Shopping mall in Grand Junction, Colorado, United States

Mesa Mall is a shopping mall in Grand Junction, Colorado, United States. Managed by CBL Properties, the mall's anchor stores are Bass Pro Shops, Dillard's, JCPenney, HomeGoods, Dick's Sporting Goods, and Target.

==History==

General Growth Properties built Mesa Mall in 1980. The original anchor stores were JCPenney, Sears, and Target.

Mesa Mall was acquired by Macerich in 1997 in a joint venture purchase of 12 regional malls owned by the International Business Machine Corp.'s pension fund. The price was $974.5 million, including the assumption of $485 million of debt. Sales per square foot for the malls were heading for over $260 for 1997 with an occupancy at about 89%.

The mall was previously anchored by a Mervyn's which closed when the chain folded in 2008, it was replaced by Cabela's in 2010. The mall's sixth anchor store is HomeGoods, which was formerly Sports Authority.

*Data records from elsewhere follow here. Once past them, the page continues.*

===== src/common/layers_pkg.sv =====
package layers_pkg;

    // sample and weight widths
    localparam int IMG_WIDTH = 16;
    localparam int KER_WIDTH = 16;

    // one guard bit above the full product width
    localparam int NUM_WIDTH = IMG_WIDTH + KER_WIDTH + 1;

    typedef logic signed [IMG_WIDTH-1:0] img_t;
    typedef logic signed [KER_WIDTH-1:0] ker_t;
    typedef logic signed [NUM_WIDTH-1:0] num_t;

    // configuration bus
    localparam int CFG_AWIDTH = 5;
    localparam int CFG_DWIDTH = 32;

    localparam logic [CFG_AWIDTH-1:0] CFG_LAYERS = 5'd2;

    typedef struct packed {
        logic [CFG_DWIDTH-1:0] data;
        logic [CFG_AWIDTH-1:0] addr;
        logic                  valid;
    } cfg_bus_t;

    // decoded from data[16], data[15:8] and data[7:0]
    typedef struct packed {
        logic       bypass;
        logic [7:0] pool_nb;
        logic [7:0] shift;
    } layer_cfg_t;

    // accumulation side
    typedef enum logic [1:0] {
        UP_RESET,
        UP_READY,
        UP_DONE,
        UP_CLEAR
    } up_state_e;

    // sum, pool and output side
    typedef enum logic [2:0] {
        DN_RESET,
        DN_READY,
        DN_ADD,
        DN_POOL,
        DN_OPS,
        DN_CLEAR
    } dn_state_e;

    // pipeline latencies in clock cycles
    localparam int MAC_LAT = 4;
    localparam int ADD_LAT = 2;
    localparam int OPS_LAT = 3;

endpackage


===== src/hdl/layer_ctrl.sv =====
module layer_ctrl #(
    parameter int GROUP_NB = 4
) (
    input  logic                                clk,
    input  logic                                rst,
    input  layers_pkg::cfg_bus_t                cfg,
    input  layers_pkg::img_t [GROUP_NB-1:0]     image_bus,
    input  logic                                image_val,
    input  logic                                image_last,
    input  logic                                result_rdy,
    output logic                                image_rdy,
    output logic                                kernel_rdy,
    output layers_pkg::img_t [GROUP_NB-1:0]     image_reg,
    output logic                                mac_clear,
    output logic                                mac_done,
    output logic                                add_start,
    output logic                                pool_first,
    output logic                                pool_load,
    output logic                                ops_start,
    output logic                                result_load,
    output layers_pkg::layer_cfg_t              layer_cfg,
    output logic                                result_val
);

    import layers_pkg::*;

    up_state_e up_state;
    up_state_e up_next;
    dn_state_e dn_state;
    dn_state_e dn_next;

    logic [2:0] mac_cnt;
    logic [2:0] add_cnt;
    logic [2:0] ops_cnt;
    logic [7:0] pool_cnt;

    logic accept;
    logic last_accept;
    logic pool_last;
    logic add_done;

    // load on start, then count down to zero; done is seen when the count is one
    function automatic logic [2:0] lat_next(input logic [2:0] cnt, input logic start,
                                            input logic [2:0] lat);
        if (start) begin
            return lat;
        end
        if (cnt != 3'd0) begin
            return cnt - 3'd1;
        end
        return cnt;
    endfunction

    assign accept      = image_val & image_rdy;
    assign last_accept = accept & image_last;

    assign image_rdy   = (up_state == UP_READY);
    assign mac_clear   = (up_state == UP_RESET);
    assign result_val  = (dn_state == DN_CLEAR);

    // handover from accumulation to the sum stage
    assign add_start   = (up_state == UP_CLEAR) && (dn_state == DN_READY);

    assign mac_done    = (mac_cnt == 3'd1);
    assign add_done    = (add_cnt == 3'd1);
    assign result_load = (ops_cnt == 3'd1);

    assign pool_load   = add_done;
    assign pool_first  = (pool_cnt == 8'd0);
    assign pool_last   = (pool_cnt >= layer_cfg.pool_nb);
    assign ops_start   = (dn_state == DN_POOL) && pool_last;

    always_ff @(posedge clk) begin
        if (rst) begin
            layer_cfg <= '0;
        end else if (cfg.valid && (cfg.addr == CFG_LAYERS)) begin
            layer_cfg <= {cfg.data[16], cfg.data[15:8], cfg.data[7:0]};
        end
    end

    // image samples line up with the kernel_rdy pulse
    always_ff @(posedge clk) begin
        image_reg <= image_bus;
    end

    always_ff @(posedge clk) begin
        if (rst) begin
            kernel_rdy <= 1'b0;
        end else begin
            kernel_rdy <= accept;
        end
    end

    always_ff @(posedge clk) begin
        if (rst) begin
            mac_cnt <= 3'd0;
            add_cnt <= 3'd0;
            ops_cnt <= 3'd0;
        end else begin
            mac_cnt <= lat_next(mac_cnt, last_accept, 3'(MAC_LAT));
            add_cnt <= lat_next(add_cnt, add_start, 3'(ADD_LAT));
            ops_cnt <= lat_next(ops_cnt, ops_start, 3'(OPS_LAT));
        end
    end

    always_ff @(posedge clk) begin
        if (rst || (dn_state == DN_RESET)) begin
            pool_cnt <= 8'd0;
        end else if (dn_state == DN_POOL) begin
            pool_cnt <= pool_last ? 8'd0 : pool_cnt + 8'd1;
        end
    end

    always_ff @(posedge clk) begin
        if (rst) begin
            up_state <= UP_RESET;
            dn_state <= DN_RESET;
        end else begin
            up_state <= up_next;
            dn_state <= dn_next;
        end
    end

    always_comb begin
        up_next = up_state;
        case (up_state)
            UP_RESET: up_next = UP_READY;
            UP_READY: if (last_accept) up_next = UP_DONE;
            UP_DONE:  if (mac_done) up_next = UP_CLEAR;
            // wait here until the sum stage is free
            UP_CLEAR: if (dn_state == DN_READY) up_next = UP_RESET;
            default:  up_next = UP_RESET;
        endcase
    end

    always_comb begin
        dn_next = dn_state;
        case (dn_state)
            DN_RESET: dn_next = DN_READY;
            DN_READY: if (up_state == UP_CLEAR) dn_next = DN_ADD;
            DN_ADD:   if (add_done) dn_next = DN_POOL;
            DN_POOL:  dn_next = pool_last ? DN_OPS : DN_READY;
            DN_OPS:   if (result_load) dn_next = DN_CLEAR;
            DN_CLEAR: if (result_rdy) dn_next = DN_RESET;
            default:  dn_next = DN_RESET;
        endcase
    end

endmodule


===== config.mk =====
export PLATFORM = sky130hd
export DESIGN_NAME = layer_ctrl
export DESIGN_NICKNAME = d
export VERILOG_FILES = /design/src/common/layers_pkg.sv /design/src/hdl/layer_ctrl.sv
export SDC_FILE = /design/constraint.sdc
export NUM_CORES = 1
export LEC_CHECK = 0
export BUFFER_PORTS_ARGS = -buffer_cell sky130_fd_sc_hd__buf_2
export CAP_MARGIN = 20
export CELL_PAD_IN_SITES_DETAIL_PLACEMENT = 1
export CELL_PAD_IN_SITES_GLOBAL_PLACEMENT = 1
export CORE_ASPECT_RATIO = 2
export CORE_MARGIN = 8
export CORE_UTILIZATION = 31
export DETAILED_ROUTE_END_ITERATION = 12
export PLACE_DENSITY_LB_ADDON = 0.12
export SETUP_SLACK_MARGIN = 0.2
export SYNTH_ARGS = -nofsm -noshare
export SYNTH_HDL_FRONTEND = slang
export SYNTH_SLANG_ARGS = --single-unit

===== constraint.sdc =====
create_clock -name clk -period 2.15 [get_ports clk]
set_input_delay 0.215 -clock clk [delete_from_list [all_inputs] [get_ports clk]]
set_output_delay 0.215 -clock clk [all_outputs]
set_load 0.02 [all_outputs]

==> results.py, run 1 <==
metrics = {
    "global_routing": {
        "grtUsageTotal_pct": 18.0,
        "grt_use_met3_pct": 8.28,
        "grt_pass1_wl_mm": 20.7,
        "gr-total-overflow": 0,
        "antenna_found_initial": 1,
        "grt-busiest-layer": "met2",
        "grt_pass1_vias": 3863,
        "met2_usage_pct": 35.2,
        "grt_start_max_net_pins": 33,
        "grtUsageMet1_pct": 14.5,
    },
    "synthesis": {
        "synth_area_per_cell_um2": 11.4,
        "synth-async-reset-ratio_pct": 0,
        "yosysUniqueCellTypes": 45,
        "synth_area_leader_cell": "dfxtp_1",
        "ys_top_cells_by_count": "dfxtp_1, nor2_1, ha_1, inv_1, mux2i_1",
        "ys.flop_type": "dfxtp_1",
        "syn_nets": 427,
        "synth_seq_cells": 104,
        "synth.area.top_cells": "dfxtp_1, ha_1, mux2i_1, nor2_1, inv_1",
        "seq_area_frac_synth_pct": 60.9,
        "synth_most_common_cell": "dfxtp_1",
        "ys_warn_count": 0,
        "syn_inst": 299,
        "synth_top_area_share_pct": 60.9,
        "synth-edff-count": 0,
        "synth_area_mm2": 0.00342,
    },
    "drt": {
        "ant_nets": 0,
        "wl_mm": 13.3,
        "drt-initial-drc-count": 91,
        "dr.pass1.iters": 4,
        "drc": 0,
        "routed-via-count": 3304,
        "routed_via_density": 4.60,
        "routedWlPerCell_um": 18.4,
    },
    "critical_path": {
        "endpoint_kind": "output pin",
        "crit_chain": "inv_2 -> ha_4 -> o21ai_2 -> a211o_1 -> or3_4 -> nand2_2 -> buf_6",
        "worstSetupPathType": "flop to output pin",
        "worst-path-buf-inv": 2,
        "critPathMaxFanout": 2,
        "r2r_cells": 8,
        "crit_required_ns": 1.93,
        "crit_arrival_ns": 1.92,
        "critPathMaxStageDelay_ns": 0.40,
        "r2r_slack_ns": 0.23,
        "slowest_stage": "or3_4",
        "regToRegEndpoint": "pool_cnt[6]",
        "cp_top_family": "simple AND/OR/NAND/NOR gates",
        "reg2reg_from": "pool_cnt[0]",
        "setup.worst_path.start_class": "flop",
    },
    "die": {
        "num_rows": 54,
        "core_area_mm2": 0.0108,
        "io_pins": 198,
        "chipHeight_um": 165,
        "start_util_pct": 31.6,
        "die_area_mm2": 0.0149,
        "die-width_um": 90.3,
    },
    "clock_network": {
        "cts_tree": "yes",
        "cts_htree_levels": 3,
        "insertion_delay_ns": 0.34,
        "cts_buffer_depth": 2,
        "clock-sinks": 104,
        "path_clk_slew_ns": 0.07,
        "cts_made_buffers": 9,
        "cts_root_buf": "clkbuf_16",
    },
    "flow_run": {
        "cap_violations": 0,
    },
    "placement": {
        "gp_congestion": 0.773,
        "post-place-cells": 623,
        "hpwl_mm": 9.12,
        "post-place-ws_ns": 0.0954,
        "place_area_mm2": 0.00456,
        "numPortBuffers": 182,
    },
    "finish": {
        "synthToLayoutAreaGrowth_pct": 69.5,
        "stdcell_area_mm2": 0.00580,
        "n_fill_cell": 1228,
        "final_cells": 719,
        "nNetsFinal": 701,
        "layout-drive-gt1-share_pct": 45.7,
        "largest_register_ffs": 64,
    },
    "timing": {
        "slew_headroom_pct": 65.0,
        "hold_viol_final": 0,
        "fin_crit_sh_pct": 99.2,
        "finClkSkew_ns": 0.00933,
        "drv_slew": 0,
        "max_freq_ghz": 0.469,
        "setup_viol_count_final": 0,
        "period_needed_ns": 2.13,
        "worst_pin_slew_ns": 0.526,
        "rsz0062_at_grt": "true",
        "fin_ws_ns": 0.0180,
    },
    "status": {
        "status": "finished, final reports clean",
    },
    "min_path": {
        "hold_start": "image_bus[43]",
        "whs_endpoint": "image_reg[43]",
        "min_path_type": "input port to flop",
        "worstHoldPathCells": 1,
    },
    "power_and_ir_drop": {
        "leakage_nw": 2.82,
        "power_density_mw_per_mm2": 867,
        "power_w": 0.00503,
        "ir_drop_uv": 663,
    },
}
[through the flow]
step | hold slack, ns | util, % | setup TNS (ns)
2_1_floorplan | 0.243 | - | 0
3_3_place_gp | 0.317 | 42.2 | 0
3_5_place_dp | 0.319 | 42.2 | 0
4_1_cts | 0.000431 | 52.9 | 0
5_1_grt | -0.0000604 | 53.6 | -0.0450
6_report | 0.0177 | 53.6 | 0
[repair_timing]
action / in CTS / in global routing
hold endpoints to repair: 62 / 1
buffers inserted: 14 / 2
gates resized for setup: 36 / 10
setup endpoints to repair: 7 / 9
hold buffers: 62 / 1
pin swaps: 5 / 8
[layout make-up]
| class | instances | area, um2 | area share, % |
|---|---|---|---|
| Tap cell | 140 | 175 | 3.02 |
| Sequential cell | 104 | 2110 | 36.4 |
| Clock inverter | 6 | 85.1 | 1.47 |
| Antenna cell | 1 | 2.50 | 0.0432 |
| Inverter | 21 | 81.3 | 1.40 |
| Multi-Input combinational cell | 165 | 1350 | 23.3 |
| Clock buffer | 10 | 239 | 4.12 |
| Timing Repair Buffer | 272 | 1750 | 30.2 |
[routing by layer]
layer / up-vias / part of all wire [%]
li1: 1573 / -
met1: 1566 / 31
met2: 140 / 56
met3: 25 / 9.8
met4: 0 / 3.4
met5: - / 0
[layout by cell type (no fill, tap or decap), types with 4 or more instances in the layout]
master,netlist,final
nor2_1,24,24
nand3_1,4,4
inv_1,21,15
a211oi_1,7,7
inv_2,0,5
dfxtp_2,0,9
xnor2_1,5,5
ha_4,0,7
nor3_1,8,8
dfxtp_1,104,91
dfxtp_4,0,4
clkbuf_16,0,9
mux2i_1,21,21
nor2b_1,4,4
dlygate4sd3_1,0,63
ha_1,21,13
nand2_1,13,11
a31oi_1,5,5
nand2b_1,5,4
buf_2,2,180
buf_4,1,28
a21oi_1,9,9
[worst register-to-register path: cells and delay by family, from the launching register on]
| kind | cells | cell delay, ns |
|---|---|---|
| and+or+nand+nor | 1 | 0.15 |
| buffers and inverters | 3 | 0.41 |
| DFF | 1 | 0.35 |
| adders and majority gates | 1 | 0.26 |
| AOI/OAI and AO/OA | 3 | 0.65 |
[worst max path at each step]
stage | from | to | slack [ns] | cells past startpoint
final | layer_cfg[11] | ops_start | 0.02 | 7
after global routing | layer_cfg[11] | ops_start | -0.04 | 7
after CTS | pool_cnt[0] | pool_first | 0.03 | 5
after detailed placement | pool_cnt[0] | pool_cnt[4] | 0.1 | 7
after global placement | pool_cnt[0] | ops_start | 0.15 | 7
after floorplan | layer_cfg[11] | ops_start | 0.23 | 6
[power by group]
part	total, W	leakage, nW	internal, W	switching, W
Sequential	0.00218	0.873	0.00208	0.000102
Combinational	0.00111	1.79	0.000520	0.000586
Clock	0.00174	0.156	0.000966	0.000771
Total	0.00503	2.82	0.00357	0.00146
[cells by family after synthesis]
group | Yosys count | share of synthesized area (%)
buffers and inverters | 30 | 3.48
and+or+nand+nor | 78 | 11.9
xor gates and xnor gates | 7 | 1.79
AOI/OAI and AO/OA | 37 | 7.76
adders and majority gates | 21 | 7.68
DFF | 104 | 60.9
muxes | 22 | 6.48
(Power assumes the default switching activity.)
==> run 2, diff against run 1 <==
==> constraint.sdc (replaced) <==
create_clock -name clk -period 2.15 [get_ports clk]
set_input_delay 0.43 -clock clk [delete_from_list [all_inputs] [get_ports clk]]
set_output_delay 0.43 -clock clk [all_outputs]
set_load 0.02 [all_outputs]
==> results.py, run 2 (synthesized netlist as in run 1, its figures left out) <==
metrics = {
    "finish": {
        "final_cell_mix": "buf_2, dfxtp_1, nor2_1, buf_4, mux2i_1",
        "layout.cells.most_common": "buf_2",
        "layout-drive-gt1-share_pct": 51.3,
        "nNetsFinal": 632,
        "largest_register_ffs": 64,
        "synthToLayoutAreaGrowth_pct": 49.4,
        "stdcell_area_mm2": 0.00511,
    },
    "die": {
        "io_pins": 198,
        "num_rows": 54,
        "start_util_pct": 31.6,
        "chipHeight_um": 165,
        "die_area_mm2": 0.0149,
        "die-width_um": 90.3,
        "core_area_mm2": 0.0108,
    },
    "timing": {
        "drv_slew": 0,
        "fin_ws_ns": -0.207,
        "slew_headroom_pct": 67.7,
        "fin_crit_sh_pct": 110,
        "worst_pin_slew_ns": 0.485,
        "hold_viol_final": 0,
        "period_needed_ns": 2.36,
        "max_freq_ghz": 0.424,
        "fin_hold_ws_ns": 0.183,
        "finClkSkew_ns": 0.00716,
        "setup_viol_count_final": 1,
        "rsz0062_at_grt": "true",
    },
    "min_path": {
        "min_path_type": "input port to flop",
    },
    "global_routing": {
        "grt_pass1_vias": 3466,
        "grtUsageTotal_pct": 15.2,
        "grt_pass1_wl_mm": 17.6,
        "antenna_found_initial": 1,
        "grt_start_max_net_pins": 33,
        "gr-total-overflow": 0,
    },
    "power_and_ir_drop": {
        "leakage_nw": 2.51,
        "power_density_mw_per_mm2": 923,
        "ir_drop_uv": 667,
    },
    "placement": {
        "post-place-ws_ns": 0.0486,
        "place_area_mm2": 0.00467,
        "hpwl_mm": 9.30,
        "numPortBuffers": 182,
        "gp_congestion": 0.833,
    },
    "critical_path": {
        "worstSetupPathType": "flop to output pin",
        "setup.worst_path.start_class": "flop",
        "critPathMaxFanout": 3,
        "endpoint_kind": "output pin",
        "crit_arrival_ns": 1.93,
        "crit_required_ns": 1.72,
    },
    "clock_network": {
        "cts_buffer_depth": 2,
        "cts_tree": "yes",
        "cts_made_buffers": 9,
        "cts_hold_buffers": 0,
        "path_clk_slew_ns": 0.07,
        "cts_root_buf": "clkbuf_16",
        "clock-sinks": 104,
        "insertion_delay_ns": 0.34,
        "cts_htree_levels": 3,
    },
    "drt": {
        "routed_via_density": 4.59,
        "wl_mm": 11.2,
        "routed-via-count": 2984,
        "drt-initial-drc-count": 78,
        "ant_nets": 0,
        "dr.pass1.iters": 4,
        "drc": 0,
        "routedWlPerCell_um": 17.3,
    },
    "status": {
        "status": "finished, violations left",
        "violations": "negative setup slack",
    },
    "flow_run": {
        "cap_violations": 0,
    },
}
==> run 2: cell count changes in the layout (fill, tap and decap cells not counted), sizes merged <==
cell	previous run	this run
buf	209	203
bufinv	1	0
clkinv	1	2
clkinvlp	1	0
dlygate4sd3	63	0
inv	24	25
==> run 2: metrics by stage <==
| stage | setup TNS [ns] | std cells | power [W] | utilization (%) |
|---|---|---|---|---|
| detailed placement | 0 | 627 | 0.00321 | 43.2 |
| global route | -0.344 | 650 | 0.00501 | 47.3 |
| finish | -0.207 | 650 | 0.00471 | 47.3 |
| floorplan | 0 | 299 | 0.00286 | - |
| global placement | 0 | 627 | 0.00316 | 43.2 |
| CTS | -0.326 | 648 | 0.00479 | 46.9 |
==> run 2: critical path, cell delays in order, from the launching register on <==
cell     delay [ns]
dfxtp_4        0.36
inv_2          0.04
ha_4           0.25
nand2_2        0.05
a211o_1        0.30
or3_4          0.40
nand2_4        0.08
buf_6          0.11
==> run 2: final timing paths <==
path | slack (ns) | endpoint | startpoint | cells after the start
setup / recovery | -0.21 | ops_start | layer_cfg[12] | 7
hold reg to reg | 0.50 | layer_cfg[5] | layer_cfg[5] | 2
hold / removal | 0.18 | image_reg[2] | image_bus[2] | 1
setup reg to reg | 0.35 | pool_cnt[6] | pool_cnt[0] | 7
==> run 2: layer usage <==
metal  GRT usage (%)  part of all wire, %
met5               0                    0
met4            6.94                  2.4
met3            7.60                   11
met2            29.6                   57
met1            12.2                   30
==> run 2: power breakdown <==
group	internal (W)	switching (W)
Combinational	0.000423	0.000548
Clock	0.000815	0.000752
Sequential	0.00208	0.0000952
==> run 2: repair_timing <==
action	CTS	global route
pin swaps	8	5
buffers inserted	5	1
resized for setup	17	9
setup endpoints to repair	3	8
==> run 2: final cells by class <==
type	count	area, um2
diodes	1	2.50
clock buffers	10	229
clock inverters	6	60.1
fillers	1287	5700
inverters	21	81.3
multi-input cells	165	1370
flip-flops and latches	104	2110
well taps	140	175
repair buffers	203	1080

On April 18, 2018, it was announced that Herberger's would be closing as parent company The Bon-Ton Stores was going out of business. The store closed on August 29, 2018.

On August 22, 2018, Sears announced that they would also be closing as part of a plan to close 46 stores nationwide. The store closed in November 2018.

On February 20, 2019, it was announced that the former Sears will be demolished for a Dillard's. It opened on October 6, 2021.

On January 28, 2021, it was announced that Dick's Sporting Goods will open up in the former Herberger's.
The store opened on August 27, 2021.

In March 2021, HomeGoods opened in the former Sports Authority.

In July 2025, the mall was purchased by CBL Properties from after the previous owners, Washington Prime Group, filed for bankruptcy.

In 2025, Cabela's was rebranded to Bass Pro Shops.